How do you take the derivative of #tan(4x)^tan(5x)#?

Question

Evelyn Agard · Accepted Answer

#(dy)/(dx)=y{(4tan(5x))/(sin(4x)cos(4x))+5sec^2(5x)lntan(4x)}#

Let,

#y=tan(4x)^tan(5x)#

Taking natural log. ,both sides

#lny=lntan(4x)^tan(5x)#

#lny=tan(5x)*lntan(4x)#

Diff.w.r.t #x# ,Using Product Rule:

#1/y(dy)/(dx)=tan(5x)d/(dx)(lntan(4x))+lntan(4x)d/(dx)(tan(5x))#

#1/y(dy)/(dx)=tan(5x)*4/tan(4x)sec^2(4x)+lntan(4x)5sec^2(5x)#

#1/y(dy)/(dx)=4tan(5x)cos(4x)/sin(4x)xx1/cos^2(4x)+5sec^2(5x)lnt an(4x)#

#1/y(dy)/(dx)=(4tan(5x))/(sin(4x)cos(4x))+5sec^2(5x)lntan(4x)#

#(dy)/(dx)=y{(4tan(5x))/(sin(4x)cos(4x))+5sec^2(5x)lntan(4x)}#

Charles Anctil · Answer

undefined To find the derivative of $ \tan(4x)^{\tan(5x)} $, you would use the chain rule and the properties of logarithmic differentiation.

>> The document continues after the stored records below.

[src/rtl/mul_pkg.sv]
`default_nettype none
// ============================================================================
//  Module      : mul_pkg
//  Description : Shared types and constants for the repeated-addition
//                multiplier and its operand feeder.
//  Revision    : 1.0  initial release
// ============================================================================
package mul_pkg;

    // Operand, bus and product width shared with the multiplier data path.
    localparam int MUL_WIDTH = 16;

    // Feeder sequencing states.
    typedef enum logic [2:0] {
        ST_IDLE  = 3'd0,
        ST_START = 3'd1,
        ST_DRV_A = 3'd2,
        ST_DRV_B = 3'd3,
        ST_WAIT  = 3'd4,
        ST_HOLD  = 3'd5
    } state_t;

endpackage : mul_pkg
`default_nettype wire

[src/rtl/mul_timeout_cnt.sv]
`default_nettype none
// ============================================================================
//  Module      : mul_timeout_cnt
//  Description : Wait-cycle counter with a terminal-count flag. The count
//                saturates at TIMEOUT-1 so it can never wrap.
//  Revision    : 1.0  initial release
// ============================================================================
module mul_timeout_cnt #(
    parameter int TO_W    = 17,
    parameter int TIMEOUT = 70000
) (
    input  logic            clk,
    input  logic            rst_n,
    input  logic            clear,
    input  logic            enable,
    output logic [TO_W-1:0] count,
    output logic            expired
);

    localparam logic [TO_W-1:0] c_LAST = TO_W'(TIMEOUT - 1);

    logic [TO_W-1:0] r_count;

    // Clear takes priority; otherwise count up while enabled, holding at the last value.
    always_ff @(posedge clk or negedge rst_n) begin
        if (!rst_n) begin
            r_count <= '0;
        end else if (clear) begin
            r_count <= '0;
        end else if (enable && (r_count != c_LAST)) begin
            r_count <= r_count + TO_W'(1);
        end
    end

    assign count   = r_count;
    assign expired = (r_count == c_LAST);

endmodule : mul_timeout_cnt
`default_nettype wire

[src/rtl/mul_operand_feeder.sv]
`default_nettype none
// ============================================================================
//  Module      : mul_operand_feeder
//  Description : Accepts an operand pair, pulses the multiplier start, drives
//                A then B on the shared bus, waits for done with a timeout
//                and hands the captured product downstream.
//  Revision    : 1.0  initial release
// ============================================================================
module mul_operand_feeder
    import mul_pkg::*;
#(
    parameter int WIDTH   = MUL_WIDTH,
    parameter int TO_W    = 17,
    parameter int TIMEOUT = 70000
) (
    input  logic             clk,
    input  logic             rst_n,
    input  logic             in_valid,
    output logic             in_ready,
    input  logic [WIDTH-1:0] in_a,
    input  logic [WIDTH-1:0] in_b,
    output logic [WIDTH-1:0] bus,
    output logic             start,
    input  logic             done,
    input  logic [WIDTH-1:0] product,
    output logic             out_valid,
    input  logic             out_ready,
    output logic [WIDTH-1:0] out_product,
    output logic             out_timeout,
    output logic [TO_W-1:0]  out_cycles,
    output logic             busy
);

    state_t            r_state;
    state_t            w_state_nxt;
    logic [WIDTH-1:0]  r_op_a;
    logic [WIDTH-1:0]  r_op_b;
    logic [WIDTH-1:0]  r_out_product;
    logic              r_out_timeout;
    logic [TO_W-1:0]   r_out_cycles;
    logic [TO_W-1:0]   w_cnt;
    logic              w_expired;
    logic              w_accept;
    logic              w_cnt_clear;
    logic              w_cnt_en;

    // A pending done from the multiplier blocks acceptance so a stale level
    // cannot be mistaken for completion of the next job.
    assign w_accept    = (r_state == ST_IDLE) && in_valid && !done;
    assign w_cnt_clear = (r_state == ST_DRV_B);
    assign w_cnt_en    = (r_state == ST_WAIT);

    mul_timeout_cnt #(
        .TO_W    (TO_W),
        .TIMEOUT (TIMEOUT)
    ) u_timeout_cnt (
        .clk     (clk),
        .rst_n   (rst_n),
        .clear   (w_cnt_clear),
        .enable  (w_cnt_en),
        .count   (w_cnt),
        .expired (w_expired)
    );

    // State register.
    always_ff @(posedge clk or negedge rst_n) begin
        if (!rst_n) begin
            r_state <= ST_IDLE;
        end else begin
            r_state <= w_state_nxt;
        end
    end

    // Next-state sequencing: fixed three-cycle operand phase, then wait and hold.
    always_comb begin
        w_state_nxt = r_state;
        case (r_state)
            ST_IDLE:  if (w_accept) w_state_nxt = ST_START;
            ST_START: w_state_nxt = ST_DRV_A;
            ST_DRV_A: w_state_nxt = ST_DRV_B;
            ST_DRV_B: w_state_nxt = ST_WAIT;
            ST_WAIT:  if (done || w_expired) w_state_nxt = ST_HOLD;
            ST_HOLD:  if (out_ready) w_state_nxt = ST_IDLE;
            default:  w_state_nxt = ST_IDLE;
        endcase
    end

    // Operand latches and result capture; done wins over a coincident timeout.
    always_ff @(posedge clk or negedge rst_n) begin
        if (!rst_n) begin
            r_op_a        <= '0;
            r_op_b        <= '0;
            r_out_product <= '0;
            r_out_timeout <= 1'b0;
            r_out_cycles  <= '0;
        end else begin
            if (w_accept) begin
                r_op_a <= in_a;
                r_op_b <= in_b;
            end
            if (r_state == ST_WAIT) begin
                if (done) begin
                    r_out_product <= product;
                    r_out_timeout <= 1'b0;
                    r_out_cycles  <= w_cnt + TO_W'(1);
                end else if (w_expired) begin
                    r_out_product <= '0;
                    r_out_timeout <= 1'b1;
                    r_out_cycles  <= TO_W'(TIMEOUT);
                end
            end
        end
    end

    // Moore output decodes; in_ready is the only path combinational on an input.
    always_comb begin
        bus = '0;
        case (r_state)
            ST_START, ST_DRV_A: bus = r_op_a;
            ST_DRV_B, ST_WAIT:  bus = r_op_b;
            default:            bus = '0;
        endcase
    end

    assign start       = (r_state == ST_START);
    assign in_ready    = (r_state == ST_IDLE) && !done;
    assign out_valid   = (r_state == ST_HOLD);
    assign busy        = (r_state != ST_IDLE);
    assign out_product = r_out_product;
    assign out_timeout = r_out_timeout;
    assign out_cycles  = r_out_cycles;

endmodule : mul_operand_feeder
`default_nettype wire
==> config.mk <==
export PLATFORM = sky130hd
export DESIGN_NAME = pc_seq_unit
export DESIGN_NICKNAME = d
export VERILOG_FILES = /design/src/rtl/pc_seq_unit.sv
export SDC_FILE = /design/constraint.sdc
export NUM_CORES = 1
export LEC_CHECK = 0
export CORE_UTILIZATION = 41
export DETAILED_ROUTE_END_ITERATION = 7
export GPL_TIMING_DRIVEN = 1
export PLACE_DENSITY = 0.77
export SYNTH_ARGS = -nofsm -noshare
export SYNTH_HDL_FRONTEND = slang
export SYNTH_SLANG_ARGS = --single-unit
==> constraint.sdc <==
create_clock -name clk -period 3.8 [get_ports clk]
set_clock_uncertainty 0.05 [all_clocks]
set_input_delay 1.14 -clock clk [delete_from_list [all_inputs] [get_ports clk]]
set_output_delay 1.14 -clock clk [all_outputs]
set_load 0.02 [all_outputs]
==> src/rtl/pc_seq_unit.sv <==
// Program-counter unit for the multi-byte-instruction core.
// Holds the architectural PC, forms the sequential successor PC+len, and
// picks the next PC from sequential flow, a branch target, the interrupt
// vector or the saved interrupt return address. A single-level interrupt
// context (saved PC plus RUN/ISR state) lives here as well.
module pc_seq_unit #(
  parameter int          ADDR_W    = 16,
  parameter int          MAX_LEN   = 3,
  parameter logic [31:0] RESET_VEC = 32'h0000_0000,
  parameter logic [31:0] IRQ_VEC   = 32'h0000_0010,
  localparam int         LEN_W     = $clog2(MAX_LEN + 1)
) (
  input  logic              clk,
  input  logic              rst,
  input  logic              stall,
  input  logic [LEN_W-1:0]  instr_len,
  input  logic              branch_taken,
  input  logic [ADDR_W-1:0] branch_target,
  input  logic              iret,
  input  logic              irq_req,
  output logic [ADDR_W-1:0] pc_out,
  output logic [ADDR_W-1:0] pc_seq,
  output logic [ADDR_W-1:0] epc_out,
  output logic              irq_ack,
  output logic              in_isr,
  output logic              wrap,
  output logic              len_err
);

  // Vector addresses reduced to the PC width once, so the datapath never
  // has to deal with the 32-bit parameter form.
  localparam logic [ADDR_W-1:0] RESET_PC = ADDR_W'(RESET_VEC);
  localparam logic [ADDR_W-1:0] IRQ_PC   = ADDR_W'(IRQ_VEC);

  typedef enum logic {
    RUN = 1'b0,
    ISR = 1'b1
  } state_t;

  // An instruction length is usable only in the range 1..MAX_LEN.
  function automatic logic len_legal(input logic [LEN_W-1:0] len);
    return (len != '0) && (len <= LEN_W'(MAX_LEN));
  endfunction

  // Sequential successor at one extra bit of width; the top bit is the
  // carry out of the address space and marks a wrap past 2^ADDR_W-1.
  function automatic logic [ADDR_W:0] seq_add(input logic [ADDR_W-1:0] pc,
                                               input logic [LEN_W-1:0]  len);
    return {1'b0, pc} + (ADDR_W + 1)'(len);
  endfunction

  // Registered architectural state (stage p1) and its next values (p0).
  logic [ADDR_W-1:0] pc_p1,  pc_p0;
  logic [ADDR_W-1:0] epc_p1, epc_p0;
  state_t            state_p1, state_p0;
  logic              irq_ack_p1, irq_ack_p0;
  logic              wrap_p1,    wrap_p0;
  logic              len_err_p1, len_err_p0;

  logic [ADDR_W:0]   seq_sum_p0;
  logic              len_ok_p0;
  logic              irq_take_p0;
  logic              iret_take_p0;

  // ---- stage p0: successor arithmetic and request qualification ----
  // Successor address and qualified requests for the current cycle.
  always_comb begin
    seq_sum_p0   = seq_add(pc_p1, instr_len);
    len_ok_p0    = len_legal(instr_len);
    irq_take_p0  = irq_req && (state_p1 == RUN);
    iret_take_p0 = iret && (state_p1 == ISR);
  end

  // Next-state / next-PC selection; first matching event wins.
  always_comb begin
    pc_p0      = pc_p1;
    epc_p0     = epc_p1;
    state_p0   = state_p1;
    irq_ack_p0 = 1'b0;
    wrap_p0    = 1'b0;
    len_err_p0 = 1'b0;
    if (!stall) begin
      if (irq_take_p0) begin
        // Interrupt beats a same-cycle branch; the return point is the
        // sequential successor even when the length is bogus.
        epc_p0     = seq_sum_p0[ADDR_W-1:0];
        pc_p0      = IRQ_PC;
        state_p0   = ISR;
        irq_ack_p0 = 1'b1;
      end else if (branch_taken) begin
        pc_p0 = branch_target;
      end else if (iret_take_p0) begin
        pc_p0    = epc_p1;
        state_p0 = RUN;
      end else if (!len_ok_p0) begin
        len_err_p0 = 1'b1;
      end else begin
        pc_p0   = seq_sum_p0[ADDR_W-1:0];
        wrap_p0 = seq_sum_p0[ADDR_W];
      end
    end
  end

  // ---- stage p1: architectural registers ----
  // State register; reset wins over stall and every request.
  always_ff @(posedge clk) begin
    if (rst) begin
      pc_p1      <= RESET_PC;
      epc_p1     <= '0;
      state_p1   <= RUN;
      irq_ack_p1 <= 1'b0;
      wrap_p1    <= 1'b0;
      len_err_p1 <= 1'b0;
    end else begin
      pc_p1      <= pc_p0;
      epc_p1     <= epc_p0;
      state_p1   <= state_p0;
      irq_ack_p1 <= irq_ack_p0;
      wrap_p1    <= wrap_p0;
      len_err_p1 <= len_err_p0;
    end
  end

  assign pc_out  = pc_p1;
  assign pc_seq  = seq_sum_p0[ADDR_W-1:0];
  assign epc_out = epc_p1;
  assign irq_ack = irq_ack_p1;
  assign in_isr  = (state_p1 == ISR);
  assign wrap    = wrap_p1;
  assign len_err = len_err_p1;

endmodule

Word level (Yosys, flattened, before mapping)
Cells that the tools add are included.
Operators by class
  $add $sub $neg: 1
  magnitude comparators: 1
  reduce and logical (&&, ||, !) cells: 12
  equal/unequal tests: 1
  mux-type cells: 9
  bitwise gates (word level): 3
Operators with widths (count)
  2-to-1 mux 16 bit: 4
  adder 16 x 2 -> 17 bit: 1
  OR reduction 6 bit: 1
  2-to-1 mux 1 bit: 5
  OR reduction 5 bit: 1
  AND reduction 2 bit: 2
  nonzero test 2 bit: 2
  nonzero test 4 bit: 1
  logical AND 1 bit: 3
  NOT 1 bit: 3
  AND reduction 3 bit: 1
  less-or-equal comparator 2 bit (second input constant): 1
  inequality test 2 x 1 -> 1 bit (second input constant): 1
  OR reduction 2 bit: 1
Storage, ports and cells
  output and inout bits: 52
  logic and storage cells: 33
  bits in registers: 36
  input bits: 24

Longest topological paths before layout
Gate-level depths: netlist (run 1).
  depth in word-level cells: 6
  depth in mapped cells: 7
  gate-level depth less buffers: 7

Worst setup path before layout (run 1)
Ideal clock, no wire load.
  kind: input-to-output
  start: in instr_len[0]
  end: out pc_seq[8]
  slack: -0.033 ns
  data arrival time: 2.643 ns
  stages: 7
  path through: ha_1 -> fa_1 -> and3_2 -> nand3_1 -> xor2_1 -> inv_1 -> buf_4
Between the ends
  word-level cells in the longest chain between the ends: 1
Ends and longest elaborated chain
  start: declaration: line 16  | input logic [LEN_W-1:0] instr_len,
  adder 16 x 2 -> 17 bit: line 49  | return {1'b0, pc} + (ADDR_W + 1)'(len);
  end: declaration: line 22  | output logic [ADDR_W-1:0] pc_seq,
No other way between the ends.

Worst setup path after layout (run 1)
  start: in instr_len[1]
  end: out pc_seq[11]
The elaborated chain is that of the path after synthesis.

==> impl_metrics.csv, run 1 <==
group,metric,value,unit
run_status,status,"completed",
global_route,grt_start_max_net_pins,24,
yosys,ys_ff_latch,36,
setup_path,critical_path_class,"primary input to primary output",
yosys,synth_area_leaders,"dfxtp_1 34%, buf_4 6.0%, nor2_1 5.8%",
cells_and_area,fillers,423,
global_route,met1_usage,0.3353,
sta,relSlewSlack,0.5314,
detailed_routing,drt_iter0_drc,202,
die,num_rows,25,
job,drv_cap,0,
global_route,grt-busiest-layer,"met2",
cts,htree_levels,2,
yosys,synth_area,2125,µm²
yosys,yosys_warnings,0,
yosys,synth_area_leader_cell,"dfxtp_1",
yosys,synth_top_flop_cell,"dfxtp_1",
cells_and_area,n_antenna_cell,0,
power,clockPowerShare,0.285,
global_route,grt_pass1_vias,2242,
cts,clkTransAtPathRegs,0.07,ns
power,p_leak,0.001243,µW
sta,hold_violations,0,
global_route,gr-total-overflow,0,
detailed_routing,viasPerCell,5.592,
cts,clk_latency,0.28,ns
detailed_routing,routed-via-count,2332,
cts,cts_sinks,36,
power,swShare,0.3184,
power,pwr-share-seq,0.433,
power,p_per_area,322.9,nW/µm²
cells_and_area,final_cell_count_no_fill,417,
detailed_routing,wire_per_inst,15.93,µm
power,power.switching,318.5,µW
place,hpwl,4688,µm
detailed_routing,firstDrtPassIters,4,
cts,cts-root-buf,"clkbuf_8",
cells_and_area,syn_to_final_growth,45.82,%
setup_path,crit_fanout,3,
cts,cts_made_buffers,5,
min_path,min_path_type,"flop to flop",
yosys,syn-mean-instance-area,7.754,µm²
setup_path,start_kind,"primary input",
sta,slew_viol_final,0,
yosys,yosysSeqAreaShare,0.3392,
setup_path,endpoint_kind,"primary output",
cells_and_area,drive_gt1_frac,0.1857,
sta,worst_pin_slew,0.7003,ns
yosys,async_reset_ff_frac,0,
global_route,antenna_found_initial,0,
power,comb_power_share,0.282,
power,internal_power,681.8,µW
sta,setup_viol,0,
place,place.gp.congestion,0.8648,
setup_path,ff2ff_setup_slack,1.78,ns
yosys,synth_top_area_share,0.3392,
yosys,syn_inst,274,
global_route,met3_usage,0.05149,
yosys,synth_edf_count,0,
setup_path,worstPathArrival,2.50,ns
cts,cts_tree,"done",
cells_and_area,nNetsFinal,376,
sta,post-route-min-period,3.693,ns
sta,rsz0062_at_grt,"false",
die,start_util,0.4382,
place,port_buffers,75,
die,dieArea,5474,µm²
sta,timing.fmax,270.8,MHz
global_route,track_usage,0.2559,
yosys,synth.net_count,301,
global_route,grt_pass1_wl,10650,µm
sta,min_period_over_period,0.9718,
die,io_pins,76,
place,dp.cells,407,
detailed_routing,finalWirelength,6642,µm
cells_and_area,utilization,0.6390,
setup_path,critPathRequiredTime,2.61,ns
detailed_routing,ant_nets,0,
die,die_x,73.99,µm
die,coreArea,4848,µm²
die,die_y,73.99,µm
global_route,met2_usage,0.4273,
detailed_routing,drc,0,
yosys,synth_cell_types,45,
power,vdd_drop_max,192.3,µV
cts,clock_path_buffers,2,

First, rewrite the function using logarithms:

$$ y = \tan(4x)^{\tan(5x)} $$
$$ \ln(y) = \ln(\tan(4x)^{\tan(5x)}) $$
$$ \ln(y) = \tan(5x) \cdot \ln(\tan(4x)) $$

Now, take the derivative of both sides with respect to $ x $:

$$ \frac{1}{y} \cdot \frac{dy}{dx} = \frac{d}{dx}[\tan(5x) \cdot \ln(\tan(4x))] $$

Apply the product rule on the right side:

$$ \frac{1}{y} \cdot \frac{dy}{dx} = \sec^2(5x) \cdot \ln(\tan(4x)) + \tan(5x) \cdot \frac{d}{dx}[\ln(\tan(4x))] $$

Now, find the derivative of $ \ln(\tan(4x)) $ using the chain rule:

$$ \frac{1}{y} \cdot \frac{dy}{dx} = \sec^2(5x) \cdot \ln(\tan(4x)) + \tan(5x) \cdot \frac{1}{\tan(4x)} \cdot \sec^2(4x) \cdot 4 $$

Finally, solve for $ \frac{dy}{dx} $ by multiplying both sides by $ y $:

$$ \frac{dy}{dx} = y \left( \sec^2(5x) \cdot \ln(\tan(4x)) + \tan(5x) \cdot \frac{1}{\tan(4x)} \cdot \sec^2(4x) \cdot 4 \right) $$

$$ \frac{dy}{dx} = \tan(4x)^{\tan(5x)} \left( \sec^2(5x) \cdot \ln(\tan(4x)) + \tan(5x) \cdot \frac{1}{\tan(4x)} \cdot \sec^2(4x) \cdot 4 \right) $$

That's the derivative of $ \tan(4x)^{\tan(5x)} $.